Rosacea, yüzde kızarıklık, şişlik ve görünür damarlarla karakterize edilen bir cilt durumudur. Vasküler lazer tedavisi, bu belirtileri hafifletmeye yardımcı olabilir.
Hemangiomalar, kan damarlarından kaynaklanan iyi huylu tümörlerdir. Vasküler lazer tedavisi, hemangiomaların rengini ve büyüklüğünü azaltabilir.
Port wine lekeleri, ciltte büyük ve kırmızı renkte lekeler olarak görünen damar lezyonlarıdır. Vasküler lazer tedavisi bu lekelerin rengini azaltmaya yardımcı olabilir.
Vasküler lazer tedavisi genellikle minimal rahatsızlıkla tolere edilir. İşlem sonrası ciltte hafif kızarıklık, şişlik veya geçici renk değişiklikleri görülebilir. Birden fazla seans gerekebilir ve sonuçlar seans sayısına ve tedavi edilen bölgenin özelliklerine bağlı olarak değişebilir.
Vasküler lazer tedavisi, uzman dermatolog tarafından uygulanmalıdır.
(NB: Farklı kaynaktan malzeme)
This design comes from an exercise in tuning for small area, a short achievable clock period and few clock cycles on the open sky130 flow, not from production work. In this exercise RTL edits were held to simulation tests only and were not proved equivalent to the original. No activity file was given, so power comes from the tool's default toggle rates.

==> flow/design.v <==
module mem_rd_sel2 (
    input  wire [31:0] a,
    input  wire        sa,
    input  wire [31:0] b,
    input  wire        sb,
    output wire [31:0] yn
);
    assign yn = ~((a & {32{sa}}) | (b & {32{sb}}));
endmodule
module mem_nand4 (
    input  wire [31:0] a, b, c, d,
    output wire [31:0] y
);
    assign y = ~(a & b & c & d);
endmodule
module mem_nor2 (
    input  wire [31:0] a, b,
    output wire [31:0] y
);
    assign y = ~(a | b);
endmodule
module mem_nand2 (
    input  wire [31:0] a, b,
    output wire [31:0] y
);
    assign y = ~(a & b);
endmodule
module mem_dec2 (
    input  wire [1:0] a,
    input  wire       en,
    output wire [3:0] y
);
    assign y[0] = en & ~a[1] & ~a[0];
    assign y[1] = en & ~a[1] &  a[0];
    assign y[2] = en &  a[1] & ~a[0];
    assign y[3] = en &  a[1] &  a[0];
endmodule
Bu tür tıbbi prosedürler hakkında detaylı bilgi almak ve uygun tedavi planını oluşturmak için mutlaka bir uzmana danışmanız önemlidir. Herhangi bir cilt rahatsızlığında olduğu gibi, uzman bir sağlık profesyonelinin rehberliği ve tavsiyeleri en iyi sonuçları elde etmenizi sağlayacaktır.